Working With Photoshop Making 3D Flooring on a 2D Canvas
Sometimes a project comes to you that initially seems doable until the works begins and suddenly the challenges become complex and demand experimentation and creative solutions. I had the opportunity to do some contract work for BlueTech on a project for a flooring products company called Inter Source.
Inter Source had chosen 3 stock photos of home interiors and they wanted to replace the flooring in each stock photo with some of the various flooring models they sell. The purpose of the project was to provide printed brochures for clients to help them envision how the flooring product options might appear in a real interior design situation. The easy part is loading the photo in Adobe Photoshop and editing out the original floor. The hard was replacing the flooring with images of the new flooring products.
The project started with BlueTech’s photographer Edwin Kehler taking photos of Inter Source’s flooring products. Edwin and myself assembled select flooring panels samples provided by Inter Source by piecing together a few boxes of flooring panels. We assembled enough of a pattern of panels to take a photo. The camera was set-up in such a way that the flooring samples were shot from an angle as opposed to perpendicularly directly above the flooring samples. So the subject of the initial photographs appear in 3D perspective.
However the image of the flooring panels needed to be duplicated and pieced together with itself to create the illusion of a fully built wooden floor. Therefore the photographs needed to be adjusted so that all the photographs of the paneling would appear flat and in 2D.
After the panels in the photographs were stretched to appear flat the flooring sample was duplicated and pieced together to create a large floor space while still appearing flat and in 2D. In order to know how big to make the 2D floor, I had guess at the square footage size of the visible floor space in the stock photos. Knowing the size of the pieces I could then assemble a floor to fit properly in the scene. Typically each scene would require a floor size up to twice the estimated square footage.

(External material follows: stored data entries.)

This is an optimization exercise on Yosys and OpenROAD, whose aim is small area, not a production implementation.
In this exercise RTL edits were held to simulation tests only and were not proved equivalent to the original.
Power is estimated from default activity; no workload was simulated. The flow treats the clock pin as an ideal source, which a real chip does not have.

Setup of maple:
Design adc_capture, start of the top module:
module adc_capture #(
    parameter int DATA_W   = 12,
    parameter int DIV      = 4,
    parameter int PIPE_LAT = 3,
    parameter int DEPTH    = 256,
    parameter int PRETRIG  = 16
) (
    input  logic              clk,
    input  logic              rst_n,
    output logic              AD_CLK_A,
    input  logic [DATA_W-1:0] AD_DATA_A,
    input  logic              AD_OTR_A,
    input  logic              start,
    input  logic              trig_en,
    input  logic [DATA_W-1:0] trig_level,
    output logic [DATA_W-1:0] rd_data,
    output logic              rd_valid,
    input  logic              rd_ready,
    output logic              rd_last,
    output logic              busy,
    output logic              done,
    output logic              ovr_flag,
    output logic [2:0]        dbg_state
);
    localparam int N = DEPTH - 1;           
    localparam int QW = 8;
    localparam logic [2:0] S_IDLE    = 3'd0;
    localparam logic [2:0] S_WARMUP  = 3'd1;
    localparam logic [2:0] S_ARM     = 3'd2;
    localparam logic [2:0] S_CAPTURE = 3'd3;
    localparam logic [2:0] S_READOUT = 3'd4;
    logic [2:0]        state_q;
    logic [1:0]        div_q;
    logic [DATA_W-1:0] samp_q;
    logic              otr_q;
    logic              prev_vld_q;
  ...
For scale: roughly 5000 cells after synthesis, ~3100 flip-flops, ~51 I/O pins, ~77000 sq um of cells after synthesis.
clock: 10.0 ns
lec_check: 0
cap_margin: 5
core_margin: 2
core_utilization: 70
cts_buf_list: sky130_fd_sc_hd__clkbuf_16
cts_cluster_diameter: 80
cts_cluster_size: 30
gpl_timing_driven: 0
place_density: 0.85
slew_margin: 5
synth_hierarchical: 1
standard.sh (not shown) runs the stock make flow with config.mk's settings and CLKGATE_MAP_FILE= SYNTH_SCRIPT=/design/flow/synth_recipe.tcl, a recipe that flattens the netlist after the stock synthesis.
==> flow/flow/run.sh <==
#!/bin/bash
# The standard layout (standard.sh: the standard flow's synthesis, floorplan, placement, CTS, routing) with
# two changes passed to ORFS as variables:
#  - CTS without dummy loads (ORFS's default adds inverters as dummy clock loads to balance the
#    tree); clustering and buffer list as in config.mk.
#  - port buffers use sky130_fd_sc_hd__buf_1 instead of the default pick; every port still gets one.
set -euo pipefail
export CTS_ARGS="-sink_clustering_enable -repair_clock_nets -sink_clustering_size 30 -sink_clustering_max_diameter 80 -buf_list sky130_fd_sc_hd__clkbuf_16 -dont_use_dummy_load"
export BUFFER_PORTS_ARGS="-buffer_cell sky130_fd_sc_hd__buf_1"
bash standard.sh finish > make_finish.log 2>&1
Complete run, failing final checks: maple, reason max-capacitance violations, max-slew violations.
> inputs changed (maple -> indigo)
- SLEW_MARGIN: 5 -> 20
- CAP_MARGIN: 5 -> 20
- CTS_CLUSTER_SIZE: 30 -> 31
-- flow/flow/run.sh --
<<< maple, line 7
set -euo pipefail
export CTS_ARGS="-sink_clustering_enable -repair_clock_nets -sink_clustering_size 30 -sink_clustering_max_diameter 80 -buf_list sky130_fd_sc_hd__clkbuf_16 -dont_use_dummy_load"
export BUFFER_PORTS_ARGS="-buffer_cell sky130_fd_sc_hd__buf_1"
>>> indigo, line 7
set -euo pipefail
export CTS_ARGS="-sink_clustering_enable -repair_clock_nets -sink_clustering_size 31 -sink_clustering_max_diameter 80 -buf_list sky130_fd_sc_hd__clkbuf_16 -dont_use_dummy_load"
export BUFFER_PORTS_ARGS="-buffer_cell sky130_fd_sc_hd__buf_1"
Findings:
indigo did not stop at any stage, and its layout met the timing, design-rule and antenna checks. indigo vs maple: area overhead of the layout relative to synthesis up in indigo. Clock share of power, maple and indigo: higher on maple. maple has a higher initial antenna violation count than indigo. Pin count of the biggest net entering global routing of indigo exceeds that of maple by a few percent. On clock buffer count from CTS: between maple and indigo, it ends up higher for maple. Area after detailed placement: maple and indigo compared, higher one is indigo.
#### Input delta (pepper over indigo)
- CORE_UTILIZATION changed from 70 to 60
- CTS_CLUSTER_SIZE changed from 31 to 30
- PLACE_DENSITY removed (was 0.85)
- CTS_CLUSTER_DIAMETER changed from 80 to 60
==> flow/run.sh (new file) <==
#!/bin/bash
# synth_recipe.tcl (not shown) runs the flow's synth.tcl, then flattens the netlist and writes it again
# the make line also repeats each setting of config.mk as NAME=value (left out here)
make -C /OpenROAD-flow-scripts/flow DESIGN_CONFIG=/design/flow/config.mk WORK_HOME=/design/flow/orfs CLKGATE_MAP_FILE= SYNTH_SCRIPT=/design/flow/synth_recipe.tcl finish
removed: flow/flow/run.sh
removed: flow/standard.sh
## What came out
- Summary of pepper over indigo: initial antenna violation count +3, clock period minus worst slack -680 ps, proportion of cell area occupied by multi-input gates -0.46 points, via count of the routed design -3.2%.
- Between indigo and pepper, share of the clock period used by the worst path after layout is lower for pepper, indigo comes in above that.
- The synthesis-to-layout area growth of pepper exceeds that of indigo by 4.1 points.
- On relative contribution of combinational cells to total power, indigo and pepper are neck and neck.
- pepper has worst supply voltage drop on vdd below what indigo had.
- Routed length on met1 ended up 14000 um higher on pepper than on indigo.
- Of indigo and pepper, indigo shows the lower worst hold-check slack, with pepper above it.
- Power is lower on indigo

Once the floor had been assembled in 2D the next task was to put it into the 3D scene matching the original scale and perspective. If the flooring horizon from the original stock photo was somewhat flat from left to right then I found the best tool to shape the flooring for 3D was the skew tool in Photoshop. For scenes where the original flooring horizon was on an angle I found I had to first skew the replacement flooring at the approximate angles it would appear to lengthen into the horizon as if the horizon were to appear vertically level. Then I would take the skewed flooring and use Photoshop’s 3D Workspace to rotate the flooring’s horizon to match the original scene.
After the scale and perspective is visually correct, the next step was to add the proper lighting, shadows, and colour matching for the lighting in the original scene.